Durante l’intervista, condotta in arabo classico, Dieb mi ha raccontato dei suoi viaggi in diversi Paesi della regione araba per individuare i vari strumenti chirurgici utilizzati nella medicina araba, la cui storia precede di gran lunga la medicina europea, e le cui numerose invenzioni e conoscenze sono andate perdute o si sono frammentate a causa del colonialismo. Quando non riusciva a individuare gli strumenti originali o non riusciva a trovare i fondi per recuperarli, Dieb ne realizzava una replica basandosi su documenti storici. Si è cimentato persino nella pittura, ricreando, con l’aiuto di pittori professionisti, molti dipinti storici raffiguranti la medicina araba.

Rimasi colpita dalla sua dedizione e dall’atto di amore di un medico il cui ruolo era istintivamente quello di far rivivere la storia della medicina araba. Gli chiesi perché un medico dovrebbe prendersi la briga di riprodurre gli antichi strumenti e dipinti della medicina araba, quasi fino a diventare lui stesso scultore o pittore.

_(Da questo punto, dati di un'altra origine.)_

[src/rtl/ftdi_seq_pkg.sv]
// Shared FSM states, opcodes and helpers for the FTDI command sequencer.
package ftdi_seq_pkg;

  typedef enum logic [2:0] {
    IDLE,
    OP_REL,
    ARG_WAIT,
    ARG_REL,
    EXEC,
    TX_REQ,
    TX_REL
  } state_t;

  localparam logic [7:0] OPC_INV  = 8'hAA;
  localparam logic [7:0] OPC_ECHO = 8'h55;
  localparam logic [7:0] OPC_WR   = 8'h01;
  localparam logic [7:0] OPC_RD   = 8'h02;
  localparam logic [7:0] RESP_OK  = 8'h00;

  // Error counter increments stick at all-ones instead of wrapping.
  function automatic logic [7:0] sat_inc(input logic [7:0] v);
    return (v == 8'hFF) ? v : v + 8'd1;
  endfunction

endpackage

[src/rtl/ftdi_hs_sync.sv]
// Multi-bit two-flop synchronizer for independent handshake levels; adds 2 cycles per edge.
module ftdi_hs_sync #(
  parameter int WIDTH = 1
) (
  input  logic             in_clk,
  input  logic             in_reset_n,
  input  logic [WIDTH-1:0] d,
  output logic [WIDTH-1:0] q
);

  logic [WIDTH-1:0] meta;

  always_ff @(posedge in_clk or negedge in_reset_n) begin
    if (!in_reset_n) begin
      meta <= '0;
      q    <= '0;
    end else begin
      meta <= d;
      q    <= meta;
    end
  end

endmodule

[src/rtl/ftdi_cmd_sequencer.sv]
// Two-byte command / one-byte response engine on four-phase RX and TX handshakes.
// Define FTDI_SEQ_SYNC_EN to pass in_rx_prd_rdy/in_tx_ack through two-flop synchronizers.
module ftdi_cmd_sequencer
  import ftdi_seq_pkg::*;
#(
  parameter int         TIMEOUT_CYCLES = 1000000,
  parameter logic [7:0] LED_RESET      = 8'h00,
  parameter logic [7:0] ERR_RESP       = 8'hEE
) (
  input  logic       in_clk,
  input  logic       in_reset_n,
  input  logic       in_rx_prd_rdy,
  input  logic [7:0] in_rx_data,
  output logic       out_rx_cons_rdy,
  output logic       out_rx_ena,
  output logic       out_tx_data_rdy,
  output logic [7:0] out_tx_data,
  input  logic       in_tx_ack,
  output logic [7:0] out_led_reg,
  output logic [7:0] out_err_cnt
);

  localparam int            TW     = $clog2(TIMEOUT_CYCLES) + 1;
  localparam logic [TW-1:0] T_LAST = TW'(TIMEOUT_CYCLES - 1);

  logic rx_req;
  logic tx_ack;

`ifdef FTDI_SEQ_SYNC_EN
  logic [1:0] hs_q;

  ftdi_hs_sync #(.WIDTH(2)) u_hs_sync (
    .in_clk     (in_clk),
    .in_reset_n (in_reset_n),
    .d          ({in_tx_ack, in_rx_prd_rdy}),
    .q          (hs_q)
  );

  assign rx_req = hs_q[0];
  assign tx_ack = hs_q[1];
`else
  assign rx_req = in_rx_prd_rdy;
  assign tx_ack = in_tx_ack;
`endif

  state_t        state;
  logic [7:0]    opcode;
  logic [7:0]    operand;
  logic [TW-1:0] timer;

  always_ff @(posedge in_clk or negedge in_reset_n) begin
    if (!in_reset_n) begin
      state           <= IDLE;
      opcode          <= '0;
      operand         <= '0;
      timer           <= '0;
      out_rx_cons_rdy <= 1'b0;
      out_rx_ena      <= 1'b1;
      out_tx_data_rdy <= 1'b0;
      out_tx_data     <= '0;
      out_led_reg     <= LED_RESET;
      out_err_cnt     <= '0;
    end else begin
      case (state)
        IDLE: begin
          if (rx_req) begin
            opcode          <= in_rx_data;
            out_rx_cons_rdy <= 1'b1;
            state           <= OP_REL;
          end
        end
        OP_REL: begin
          if (!rx_req) begin
            out_rx_cons_rdy <= 1'b0;
            timer           <= '0;
            state           <= ARG_WAIT;
          end
        end
        ARG_WAIT: begin
          // An operand arriving on the final timer cycle still counts.
          if (rx_req) begin
            operand         <= in_rx_data;
            out_rx_cons_rdy <= 1'b1;
            state           <= ARG_REL;
          end else if (timer == T_LAST) begin
            out_err_cnt <= sat_inc(out_err_cnt);
            state       <= IDLE;
          end else begin
            timer <= timer + 1'b1;
          end
        end
        ARG_REL: begin
          if (!rx_req) begin
            out_rx_cons_rdy <= 1'b0;
            out_rx_ena      <= 1'b0;
            state           <= EXEC;
          end
        end
        EXEC: begin
          case (opcode)
            OPC_INV:  out_tx_data <= ~operand;
            OPC_ECHO: out_tx_data <= operand;
            OPC_WR: begin
              out_led_reg <= operand;
              out_tx_data <= RESP_OK;
            end
            OPC_RD:   out_tx_data <= out_led_reg;
            default: begin
              out_tx_data <= ERR_RESP;
              out_err_cnt <= sat_inc(out_err_cnt);
            end
          endcase
          state <= TX_REQ;
        end
        TX_REQ: begin
          // Ack only counts once our request is actually visible.
          if (out_tx_data_rdy && tx_ack) begin
            out_tx_data_rdy <= 1'b0;
            state           <= TX_REL;
          end else begin
            out_tx_data_rdy <= 1'b1;
          end
        end
        TX_REL: begin
          if (!tx_ack) begin
            out_rx_ena <= 1'b1;
            state      <= IDLE;
          end
        end
        default: state <= IDLE;
      endcase
    end
  end

endmodule

[config.mk]
export PLATFORM = sky130hd
export DESIGN_NAME = ftdi_cmd_sequencer
export DESIGN_NICKNAME = d
export VERILOG_FILES = /design/src/rtl/ftdi_seq_pkg.sv /design/src/rtl/ftdi_hs_sync.sv /design/src/rtl/ftdi_cmd_sequencer.sv
export SDC_FILE = /design/constraint.sdc
export NUM_CORES = 1
export LEC_CHECK = 0
export ABC_AREA = 1
export CAP_MARGIN = 15
export CORE_UTILIZATION = 44
export CTS_CLUSTER_SIZE = 20
export DETAILED_ROUTE_END_ITERATION = 8
export SYNTH_ARGS = -nofsm -noshare
export SYNTH_HDL_FRONTEND = slang
export SYNTH_SLANG_ARGS = --single-unit
[constraint.sdc]
create_clock -name in_clk -period 4 [get_ports in_clk]
set_clock_uncertainty 0.05 [all_clocks]
set_input_delay 1.2 -clock in_clk [delete_from_list [all_inputs] [get_ports in_clk]]
set_output_delay 1.2 -clock in_clk [all_outputs]
set_load 0.03 [all_outputs]
# Yosys cells after proc, flatten, opt, wreduce, memory -nomap -nowiden
# Index checks and enable logic that the tools add are counted.
op_classes:
  reduce_logical: 17
  n_addsub: 2
  n_mux: 24
  bitwise: 1
  n_eq_ne: 24
ops:
  columns: ["cell", "count"]
  rows:
  - ["21-bit 2-to-1 mux", 3]
  - ["21-bit one-hot mux with 2 select lines", 1]
  - ["8-bit 2-to-1 mux", 4]
  - ["8-bit one-hot mux with 4 select lines", 1]
  - ["21-bit by 1-bit adder with 21-bit output (second input constant)", 1]
  - ["21-bit by 20-bit == test with 1-bit output (second input constant)", 1]
  - ["3-bit 2-to-1 mux", 7]
  - ["3-bit one-hot mux with 7 select lines", 1]
  - ["2-bit inequality test (second input constant)", 10]
  - ["8-bit == test (second input constant)", 2]
  - ["8-bit one-hot mux with 2 select lines", 1]
  - ["3-bit == test (second input constant)", 3]
  - ["8-bit by 1-bit adder with 8-bit output (second input constant)", 1]
  - ["8-bit by 1-bit == test with 1-bit output (second input constant)", 1]
  - ["8-bit by 2-bit == test with 1-bit output (second input constant)", 1]
  - ["8-bit by 7-bit == test with 1-bit output (second input constant)", 1]
  - ["8-bit inverter", 1]
  - ["4-bit AND reduction", 2]
  - ["2-bit nonzero test", 4]
  - ["3-bit by 2-bit == test with 1-bit output (second input constant)", 2]
  - ["2-bit AND reduction", 3]
  - ["3-bit AND reduction", 2]
  - ["6-bit AND reduction", 1]
  - ["1-bit 2-to-1 mux", 4]
  - ["other kinds (8)", 10]
totals:
  in_bits: 12
  register_bits: 67
  output_inout_bits: 27
  wordCells: 78

# Longest topological paths before layout
depth:
  word_depth: 5
  ltp_mapped: 10
  ltp_nobuf: 10

# Worst setup path before layout
# OpenSTA, ideal clock, no wires.
synth_timing:
  kind: "input to register"
  startpoint: "input in_rx_prd_rdy"
  endpoint: "register opcode[5]"
  required_time_ns: 3.819
  path_stages: 7
  setup_ns: 0.131
  arrival_ns: 2.026
  path_slack_ns: 1.793
  path_buffers: 2
  path_cell_list: "buf_2 inv_1 nor2_1 nand2_1 clkbuf_1 nand2_1 o21ai_0"
synth_via:
  elab_chain_cells: 1
synth_rtl:
  columns: ["element", "line", "rtl"]
  rows:
  - ["from (decl)", "ftdi_cmd_sequencer.sv:12", "input logic in_rx_prd_rdy,"]
  - ["2-bit AND reduction (no source line)", null, null]
  - ["to (signal assigned)", "ftdi_cmd_sequencer.sv:67", "opcode <= in_rx_data;"]
  - ["to (decl)", "ftdi_cmd_sequencer.sv:47", "logic [7:0] opcode;"]
# No other way between the ends.
# A chain may end at the register's enable or synchronous reset.

# Worst setup path after layout
layout_timing:
  startpoint: "register out_rx_ena"
  endpoint: "output out_rx_ena"
layout_lines:
  columns: ["element", "line", "rtl"]
  rows:
  - ["from (decl)", "ftdi_cmd_sequencer.sv:15", "output logic out_rx_ena,"]
  - ["from (signal assigned)", "ftdi_cmd_sequencer.sv:58", "out_rx_ena <= 1'b1;"]
  - ["from (signal assigned)", "ftdi_cmd_sequencer.sv:95", "out_rx_ena <= 1'b0;"]
  - ["from (signal assigned)", "ftdi_cmd_sequencer.sv:126", "out_rx_ena <= 1'b1;"]
# No word-level cell between the ends.

==> out/metrics.csv <==
metric,value,unit
result_of_the_run,"finished, final reports clean",
cts-htree-levels,3,
vias,3415,
core_region_area,8300,sq um
layoutNonFillerInstCount,691,
fp.dieArea,9000,sq um
worstSetupEndpointType,output pin,
num-fill-cells,828,
die_x,94.9,um
fin_setup_tns,0,ns
port_buffers,38,
top_cell_family_by_delay_on_the_critical_path,buffers and inverters,
wire_per_inst,13.2,um
post-route-util,54.0,%
grt_setup_unrepaired,false,
max_cap_viols,0,
cts_made_buffers,9,
crit_type,flip-flop to output pin,
worst_path_max_delay_cell,sky130_fd_sc_hd__clkdlybuf4s50_1,
power_density,590,nW/um^2
ctsHoldBuffers,0,
grt_pass1_vias,3290,
post_cts_resize_count,0,
dp.final_hpwl,6390,um
clockBufferDepth,2,
cp.required,2.75,ns
detail_route.drc_violations,0,
ir_drop,0.000358,V
globalRouteOverflowTotal,0,
largest_reg_flops,21,
netSwitchingPower,1070,uW
antenna_left,0,
finish.instance_area,4480,sq um
synthesis.yosys.warnings,0,
power_leakage,0.00203,uW
p_seq_share,39.0,%
clock_latency,0.35,ns
clkSinkCount,67,
distinct_cells_synth,32,
clockRootBuffer,sky130_fd_sc_hd__clkbuf_8,
worst-path-buf-inv,1,
hold_path.class,flip-flop to flip-flop,
routed_vias_inst,4.94,
final.min_clock_period,2.81,ns
crit_path_cell_trace,clkdlybuf4s50_1,
max_freq,356,MHz
cp_slowest_stage_delay,0.67,ns
async_reset_ff_share,100,%
nets_final,595,
grt_util_all_layers,23.0,%
synth_seq_cells,67,
synth_cells,540,
ys_seq_area_share,44.2,%
dpl.cell_count,675,
grt_pass1_wl,16000,um
die-height,94.9,um
synth_fp_nets,554,
path_clk_slew,0.08,ns
synth_enable_flop_cells,0,
worst_rel_slew_slack,67.0,%
postSynth.topFlopCell,sky130_fd_sc_hd__dfrtp_1,
gp_routability_congestion,0.857,
finalWirelength,9120,um
critical_path_arrival,1.56,ns
row_count,33,
finalHoldViolations,0,
registers.top_by_ff_count,timer,
slew_of_the_pin_with_the_lowest_slew_margin,0.494,ns
setup_viol_count_final,0,
grt_start_max_net_pins,38,
post_synth.cell_area_avg,7.03,sq um
power.switching_fraction,40.5,%
synth_area_leaders,"sky130_fd_sc_hd__dfrtp_1 (44%), sky130_fd_sc_hd__nand2_1 (21%), sky130_fd_sc_hd__nor2_1 (8.1%), sky130_fd_sc_hd__inv_1 (4.5%), sky130_fd_sc_hd__nand3_1 (4.2%)",
synth_top_cell_area_share,43.5,%
cts_tree,yes,
ios,39,
starting_utilization_of_the_core_area,45.7,%
final_layout_size_suffix_gt1_share,6.83,%
period_share,70.2,%
maxSlewViolCount,0,
finalPower,2640,uW
antenna_cells,0,
power.combinational.fraction,37.0,%
crit_path_max_fanout,2,
dr.pass1.iters,4,
startpoint_type_of_the_worst_setup_path,flip-flop,
post_cts_buffers,0,
p_int,1570,uW
grt_antenna_before_repair,0,
largest_area_contributor_in_the_synthesized_netlist,sky130_fd_sc_hd__dfrtp_1,
power_frac_clock,24.0,%
postPlaceCellArea,4260,sq um
synth.cell_area,3800,sq um
initialDrtViolationCount,185,
syn2layout_area_growth,18.1,%
==> cells in the final DEF, fill, tap and decap left out, types with 2 or more instances in the layout <==
cell type,instances
sky130_fd_sc_hd__buf_4,3
sky130_fd_sc_hd__bufinv_16,2
sky130_fd_sc_hd__clkbuf_1,2
sky130_fd_sc_hd__clkbuf_8,10
sky130_fd_sc_hd__clkdlybuf4s50_1,37
sky130_fd_sc_hd__dfrtp_1,66
sky130_fd_sc_hd__ha_1,2
sky130_fd_sc_hd__inv_1,46
sky130_fd_sc_hd__inv_2,3
sky130_fd_sc_hd__mux2_2,2
sky130_fd_sc_hd__nand2_1,211
sky130_fd_sc_hd__nand2_2,3
sky130_fd_sc_hd__nand3_1,32
sky130_fd_sc_hd__nand3_2,3
sky130_fd_sc_hd__nand4_1,6
sky130_fd_sc_hd__nor2_1,82
sky130_fd_sc_hd__nor2_2,5
sky130_fd_sc_hd__nor2_4,2
sky130_fd_sc_hd__nor3_1,6
sky130_fd_sc_hd__o211ai_1,2
sky130_fd_sc_hd__o21ai_0,30
sky130_fd_sc_hd__xnor2_1,5
sky130_fd_sc_hd__xor2_1,13
==> routing by layer <==
metal  global-route usage (%)  up-vias  wire length, um
met1                     32.1     1582             4550
met5                        0        -                0
li1                         -     1765                -
met2                     36.6       54             4110
met4                     8.21        0              158
met3                     2.98       14              310
==> cell usage after synthesis (all sizes together) (2+ instances only) <==
master,number
nand2,214
nor2,89
dfrtp,66
inv,49
nand3,35
o21ai,30
xor2,13
buf,8
nand4,6
nor3,6
xnor2,5
clkbuf,3
a21oi,2
ha,2
mux2,2
o211ai,2
==> kinds of logic (layout without fill, tap and decap cells) <==
family	after synthesis	count (layout)	synth area share, %
and+or+nand+nor	353	353	38.2
muxes	2	2	0.593
AOI/OAI and AO/OA	38	38	5.70
DFF	67	67	44.2
buffers and inverters	60	106	6.49
xor gates and xnor gates	18	18	4.15
adders and majority gates	2	2	0.659
==> final cells by class <==
cell class                      instances  area (sq um)  area share [%]
Tap cell                              105           131            2.93
Clock buffer                           12           145            3.24
Timing Repair Buffer                   41           398            8.88
Clock inverter                          4          73.8            1.65
Inverter                               49           184            4.10
Multi-Input combinational cell        413          1870            41.8
Sequential cell                        67          1680            37.4
==> per-stage QoR <==
stage / worst slack [ns] / hold WS [ns]
floorplan: 1.79 / 0.425
global placement: 1.18 / 0.414
detailed placement: 1.12 / 0.416
CTS: 1.17 / 0.435
global route: 1.16 / 0.476
finish: 1.19 / 0.431
==> final timing paths <==
check	start	to	slack (ns)	cells past startpoint
worst max-delay path	out_rx_ena$_DFFE_PN1P_	out_rx_ena	1.19	1
worst min-delay path	out_tx_data[1]$_DFFE_PN0P_	out_tx_data[1]$_DFFE_PN0P_	0.43	2
worst max register to register	state[1]$_DFFE_PN0P_	out_led_reg[4]$_DFFE_PN0P_	1.85	5
worst min register to register	out_tx_data[1]$_DFFE_PN0P_	out_tx_data[1]$_DFFE_PN0P_	0.43	2
max in group asynchronous	in_reset_n	out_tx_data[3]$_DFFE_PN0P_	2.69	2
min in group asynchronous	in_reset_n	state[0]$_DFFE_PN0P_	0.82	2
==> power by group through the flow <==
stage | clock network [uW] | logic [uW] | registers (uW)
finish | 635 | 978 | 1030
global route | 684 | 1100 | 1060
CTS | 654 | 990 | 1030
detailed placement | 0 | 985 | 1040
global placement | 0 | 971 | 1040
floorplan | 0 | 529 | 1160
(Power assumes the default switching activity.)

Rispose ad alta voce, il suo dolore era così tangibile che ne fummo entrambi commossi: “لكي الملم شتات نفسي”

“Per rimettere insieme i pezzi di me stesso”.

Toccata da quella risposta, mi chiesi allora quale valore politico e morale avesse questo progetto di arabizzazione della psichiatria e della medicina nel ventunesimo secolo, essendo considerato piuttosto conservatore e isolazionista nel suo ritorno alla conoscenza autoctona.

Oggi posso vedere chiaramente che il lavoro del dottor Dieb consiste proprio nel ridare visibilità alla conoscenza e alla cultura. Posso capire visceralmente perché questo medico si dia così tanto da fare, e mi immedesimo nuovamente in questo momento decoloniale in quanto operatrice della salute mentale impregnata di competenze europee e nordamericane, con l’anima frammentata oggi in mille pezzi.

Mentre Israele, sostenuto dalle potenze occidentali, è impegnato nell’epistemicidio – altro processo di disumanizzazione che annienta intere conoscenze e modi di essere e di appartenere – il lavoro di Dieb è in sé un’opera di riumanizzazione e riecheggia potentemente l’appello dei medici Abu Sitta e Marya.

Questi momenti di decolonizzazione precedenti riguardano il lavoro di ricomposizione dell’anima e del sé, un atto di riumanizzazione psicologica, politica e comunitaria. Sono momenti di rottura e insieme di ricostruzione, un distacco intimo e privato, una ricostruzione senza. Senza comunità internazionale, senza dover tradurre il proprio dolore, senza lottare per apparire visibile, senza dover fornire prove.

Mentre ripensiamo che cosa significa riumanizzare a livello emotivo e psicologico, mentre ci ritiriamo nei nostri spazi intimi e viscerali, ci chiedo di sganciarci dal binario globale della sofferenza per focalizzarci maggiormente sul lavoro di riparazione e recupero da cui siamo circondati in questi tempi radicali, e prestare attenzione al suo effetto complesso e contraddittorio.

Da soli e insieme, portiamo questo dolore all’esterno e riumanizziamolo.